» **Dataset entries**:
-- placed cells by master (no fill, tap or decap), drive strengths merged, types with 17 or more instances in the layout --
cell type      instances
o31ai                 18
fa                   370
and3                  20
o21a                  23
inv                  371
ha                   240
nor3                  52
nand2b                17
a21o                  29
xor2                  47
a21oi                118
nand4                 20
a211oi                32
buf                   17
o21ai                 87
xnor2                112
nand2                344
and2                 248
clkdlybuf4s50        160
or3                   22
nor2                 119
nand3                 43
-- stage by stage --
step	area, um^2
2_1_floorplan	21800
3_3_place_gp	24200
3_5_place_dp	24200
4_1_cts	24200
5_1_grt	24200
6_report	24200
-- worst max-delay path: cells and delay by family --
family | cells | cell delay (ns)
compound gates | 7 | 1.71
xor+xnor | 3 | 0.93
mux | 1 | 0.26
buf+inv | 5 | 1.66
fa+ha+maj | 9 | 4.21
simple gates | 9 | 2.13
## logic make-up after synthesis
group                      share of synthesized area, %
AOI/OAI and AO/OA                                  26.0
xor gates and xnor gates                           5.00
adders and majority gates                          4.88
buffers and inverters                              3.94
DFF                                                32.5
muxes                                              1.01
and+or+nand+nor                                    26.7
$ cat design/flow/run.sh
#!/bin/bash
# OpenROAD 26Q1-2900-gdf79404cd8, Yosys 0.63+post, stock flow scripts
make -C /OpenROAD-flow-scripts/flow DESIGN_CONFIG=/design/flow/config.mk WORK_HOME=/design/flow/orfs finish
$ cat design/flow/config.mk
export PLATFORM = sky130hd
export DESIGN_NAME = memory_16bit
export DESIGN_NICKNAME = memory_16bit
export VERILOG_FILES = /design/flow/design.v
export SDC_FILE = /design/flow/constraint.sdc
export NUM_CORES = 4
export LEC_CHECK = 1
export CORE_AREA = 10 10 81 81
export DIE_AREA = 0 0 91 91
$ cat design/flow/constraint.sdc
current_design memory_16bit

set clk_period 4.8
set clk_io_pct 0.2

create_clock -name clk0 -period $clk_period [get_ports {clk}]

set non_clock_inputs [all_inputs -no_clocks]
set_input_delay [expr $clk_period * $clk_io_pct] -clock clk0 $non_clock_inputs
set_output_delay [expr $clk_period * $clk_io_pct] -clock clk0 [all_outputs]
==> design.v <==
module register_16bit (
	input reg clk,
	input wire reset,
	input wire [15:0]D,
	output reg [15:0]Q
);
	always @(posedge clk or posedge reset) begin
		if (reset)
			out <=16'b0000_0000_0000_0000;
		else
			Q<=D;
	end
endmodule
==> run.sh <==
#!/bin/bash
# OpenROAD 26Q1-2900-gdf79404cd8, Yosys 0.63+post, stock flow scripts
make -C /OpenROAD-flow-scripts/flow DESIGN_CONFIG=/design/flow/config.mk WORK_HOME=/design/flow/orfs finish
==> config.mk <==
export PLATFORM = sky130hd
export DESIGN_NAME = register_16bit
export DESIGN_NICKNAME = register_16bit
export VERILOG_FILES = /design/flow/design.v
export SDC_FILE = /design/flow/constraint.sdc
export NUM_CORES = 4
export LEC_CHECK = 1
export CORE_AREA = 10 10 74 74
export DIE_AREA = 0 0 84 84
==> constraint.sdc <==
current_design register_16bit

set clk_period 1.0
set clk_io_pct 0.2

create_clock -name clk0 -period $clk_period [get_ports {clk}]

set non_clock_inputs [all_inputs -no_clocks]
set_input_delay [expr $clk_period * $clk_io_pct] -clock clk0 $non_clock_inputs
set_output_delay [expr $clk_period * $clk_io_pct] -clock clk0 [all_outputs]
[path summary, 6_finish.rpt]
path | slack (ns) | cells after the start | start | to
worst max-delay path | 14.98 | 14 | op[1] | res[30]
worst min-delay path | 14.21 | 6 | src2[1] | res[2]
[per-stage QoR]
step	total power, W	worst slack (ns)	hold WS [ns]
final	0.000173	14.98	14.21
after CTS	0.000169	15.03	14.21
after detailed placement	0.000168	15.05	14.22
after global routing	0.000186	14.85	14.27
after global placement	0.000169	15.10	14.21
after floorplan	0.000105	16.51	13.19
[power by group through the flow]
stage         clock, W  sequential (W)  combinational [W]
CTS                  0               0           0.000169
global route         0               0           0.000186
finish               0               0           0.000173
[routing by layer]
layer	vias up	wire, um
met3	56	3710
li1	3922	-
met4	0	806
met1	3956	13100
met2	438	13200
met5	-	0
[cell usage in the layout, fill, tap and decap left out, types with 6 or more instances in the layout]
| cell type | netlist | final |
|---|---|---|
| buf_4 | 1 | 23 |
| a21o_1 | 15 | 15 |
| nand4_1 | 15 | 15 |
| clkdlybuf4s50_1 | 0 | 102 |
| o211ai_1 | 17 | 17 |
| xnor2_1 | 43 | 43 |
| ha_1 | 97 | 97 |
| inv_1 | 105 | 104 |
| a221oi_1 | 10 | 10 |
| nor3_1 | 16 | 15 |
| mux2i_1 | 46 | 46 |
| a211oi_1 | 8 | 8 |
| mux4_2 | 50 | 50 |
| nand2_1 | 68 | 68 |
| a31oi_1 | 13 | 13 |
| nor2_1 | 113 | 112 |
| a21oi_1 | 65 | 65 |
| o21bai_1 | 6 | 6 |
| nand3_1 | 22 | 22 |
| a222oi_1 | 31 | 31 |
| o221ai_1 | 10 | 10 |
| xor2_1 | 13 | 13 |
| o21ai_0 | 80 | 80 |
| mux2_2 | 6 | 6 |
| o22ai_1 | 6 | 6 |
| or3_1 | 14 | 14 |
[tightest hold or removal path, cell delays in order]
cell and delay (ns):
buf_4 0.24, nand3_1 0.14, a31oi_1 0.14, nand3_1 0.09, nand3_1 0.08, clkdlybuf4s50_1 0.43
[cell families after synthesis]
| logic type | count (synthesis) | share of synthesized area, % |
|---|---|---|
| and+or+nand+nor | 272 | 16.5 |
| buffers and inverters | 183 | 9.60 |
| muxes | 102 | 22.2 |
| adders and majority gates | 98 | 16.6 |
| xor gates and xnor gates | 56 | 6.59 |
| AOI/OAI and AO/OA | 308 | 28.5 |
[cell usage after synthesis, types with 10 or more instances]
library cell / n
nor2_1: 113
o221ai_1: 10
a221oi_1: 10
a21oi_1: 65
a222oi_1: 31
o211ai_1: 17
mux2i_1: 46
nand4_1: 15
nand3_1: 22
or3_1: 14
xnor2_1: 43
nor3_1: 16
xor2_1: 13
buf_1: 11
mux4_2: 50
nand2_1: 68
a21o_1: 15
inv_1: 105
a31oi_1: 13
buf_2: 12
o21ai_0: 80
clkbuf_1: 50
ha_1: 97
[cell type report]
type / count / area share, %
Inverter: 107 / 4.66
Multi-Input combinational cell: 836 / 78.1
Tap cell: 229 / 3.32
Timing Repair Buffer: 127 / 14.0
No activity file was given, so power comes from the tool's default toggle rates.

» **Task to complete**:
Your task is to reproduce all the records above exactly as they appear.

» **Answer to this exercise**:
-- placed cells by master (no fill, tap or decap), drive strengths merged, types with 17 or more instances in the layout --
cell type      instances
o31ai                 18
fa                   370
and3                  20
o21a                  23
inv                  371
ha                   240
nor3                  52
nand2b                17
a21o                  29
xor2                  47
a21oi                118
nand4                 20
a211oi                32
buf                   17
o21ai                 87
xnor2                112
nand2                344
and2                 248
clkdlybuf4s50        160
or3                   22
nor2                 119
nand3                 43
-- stage by stage --
step	area, um^2
2_1_floorplan	21800
3_3_place_gp	24200
3_5_place_dp	24200
4_1_cts	24200
5_1_grt	24200
6_report	24200
-- worst max-delay path: cells and delay by family --
family | cells | cell delay (ns)
compound gates | 7 | 1.71
xor+xnor | 3 | 0.93
mux | 1 | 0.26
buf+inv | 5 | 1.66
fa+ha+maj | 9 | 4.21
simple gates | 9 | 2.13
## logic make-up after synthesis
group                      share of synthesized area, %
AOI/OAI and AO/OA                                  26.0
xor gates and xnor gates                           5.00
adders and majority gates                          4.88
buffers and inverters                              3.94
DFF                                                32.5
muxes                                              1.01
and+or+nand+nor                                    26.7
$ cat design/flow/run.sh
#!/bin/bash
# OpenROAD 26Q1-2900-gdf79404cd8, Yosys 0.63+post, stock flow scripts
make -C /OpenROAD-flow-scripts/flow DESIGN_CONFIG=/design/flow/config.mk WORK_HOME=/design/flow/orfs finish
$ cat design/flow/config.mk
export PLATFORM = sky130hd
export DESIGN_NAME = memory_16bit
export DESIGN_NICKNAME = memory_16bit
export VERILOG_FILES = /design/flow/design.v
export SDC_FILE = /design/flow/constraint.sdc
export NUM_CORES = 4
export LEC_CHECK = 1
export CORE_AREA = 10 10 81 81
export DIE_AREA = 0 0 91 91
$ cat design/flow/constraint.sdc
current_design memory_16bit

set clk_period 4.8
set clk_io_pct 0.2

create_clock -name clk0 -period $clk_period [get_ports {clk}]

set non_clock_inputs [all_inputs -no_clocks]
set_input_delay [expr $clk_period * $clk_io_pct] -clock clk0 $non_clock_inputs
set_output_delay [expr $clk_period * $clk_io_pct] -clock clk0 [all_outputs]
==> design.v <==
module register_16bit (
	input reg clk,
	input wire reset,
	input wire [15:0]D,
	output reg [15:0]Q
);
	always @(posedge clk or posedge reset) begin
		if (reset)
			out <=16'b0000_0000_0000_0000;
		else
			Q<=D;
	end
endmodule
==> run.sh <==
#!/bin/bash
# OpenROAD 26Q1-2900-gdf79404cd8, Yosys 0.63+post, stock flow scripts
make -C /OpenROAD-flow-scripts/flow DESIGN_CONFIG=/design/flow/config.mk WORK_HOME=/design/flow/orfs finish
==> config.mk <==
export PLATFORM = sky130hd
export DESIGN_NAME = register_16bit
export DESIGN_NICKNAME = register_16bit
export VERILOG_FILES = /design/flow/design.v
export SDC_FILE = /design/flow/constraint.sdc
export NUM_CORES = 4
export LEC_CHECK = 1
export CORE_AREA = 10 10 74 74
export DIE_AREA = 0 0 84 84
==> constraint.sdc <==
current_design register_16bit

set clk_period 1.0
set clk_io_pct 0.2

create_clock -name clk0 -period $clk_period [get_ports {clk}]

set non_clock_inputs [all_inputs -no_clocks]
set_input_delay [expr $clk_period * $clk_io_pct] -clock clk0 $non_clock_inputs
set_output_delay [expr $clk_period * $clk_io_pct] -clock clk0 [all_outputs]
[path summary, 6_finish.rpt]
path | slack (ns) | cells after the start | start | to
worst max-delay path | 14.98 | 14 | op[1] | res[30]
worst min-delay path | 14.21 | 6 | src2[1] | res[2]
[per-stage QoR]
step	total power, W	worst slack (ns)	hold WS [ns]
final	0.000173	14.98	14.21
after CTS	0.000169	15.03	14.21
after detailed placement	0.000168	15.05	14.22
after global routing	0.000186	14.85	14.27
after global placement	0.000169	15.10	14.21
after floorplan	0.000105	16.51	13.19
[power by group through the flow]
stage         clock, W  sequential (W)  combinational [W]
CTS                  0               0           0.000169
global route         0               0           0.000186
finish               0               0           0.000173
[routing by layer]
layer	vias up	wire, um
met3	56	3710
li1	3922	-
met4	0	806
met1	3956	13100
met2	438	13200
met5	-	0
[cell usage in the layout, fill, tap and decap left out, types with 6 or more instances in the layout]
| cell type | netlist | final |
|---|---|---|
| buf_4 | 1 | 23 |
| a21o_1 | 15 | 15 |
| nand4_1 | 15 | 15 |
| clkdlybuf4s50_1 | 0 | 102 |
| o211ai_1 | 17 | 17 |
| xnor2_1 | 43 | 43 |
| ha_1 | 97 | 97 |
| inv_1 | 105 | 104 |
| a221oi_1 | 10 | 10 |
| nor3_1 | 16 | 15 |
| mux2i_1 | 46 | 46 |
| a211oi_1 | 8 | 8 |
| mux4_2 | 50 | 50 |
| nand2_1 | 68 | 68 |
| a31oi_1 | 13 | 13 |
| nor2_1 | 113 | 112 |
| a21oi_1 | 65 | 65 |
| o21bai_1 | 6 | 6 |
| nand3_1 | 22 | 22 |
| a222oi_1 | 31 | 31 |
| o221ai_1 | 10 | 10 |
| xor2_1 | 13 | 13 |
| o21ai_0 | 80 | 80 |
| mux2_2 | 6 | 6 |
| o22ai_1 | 6 | 6 |
| or3_1 | 14 | 14 |
[tightest hold or removal path, cell delays in order]
cell and delay (ns):
buf_4 0.24, nand3_1 0.14, a31oi_1 0.14, nand3_1 0.09, nand3_1 0.08, clkdlybuf4s50_1 0.43
[cell families after synthesis]
| logic type | count (synthesis) | share of synthesized area, % |
|---|---|---|
| and+or+nand+nor | 272 | 16.5 |
| buffers and inverters | 183 | 9.60 |
| muxes | 102 | 22.2 |
| adders and majority gates | 98 | 16.6 |
| xor gates and xnor gates | 56 | 6.59 |
| AOI/OAI and AO/OA | 308 | 28.5 |
[cell usage after synthesis, types with 10 or more instances]
library cell / n
nor2_1: 113
o221ai_1: 10
a221oi_1: 10
a21oi_1: 65
a222oi_1: 31
o211ai_1: 17
mux2i_1: 46
nand4_1: 15
nand3_1: 22
or3_1: 14
xnor2_1: 43
nor3_1: 16
xor2_1: 13
buf_1: 11
mux4_2: 50
nand2_1: 68
a21o_1: 15
inv_1: 105
a31oi_1: 13
buf_2: 12
o21ai_0: 80
clkbuf_1: 50
ha_1: 97
[cell type report]
type / count / area share, %
Inverter: 107 / 4.66
Multi-Input combinational cell: 836 / 78.1
Tap cell: 229 / 3.32
Timing Repair Buffer: 127 / 14.0
No activity file was given, so power comes from the tool's default toggle rates.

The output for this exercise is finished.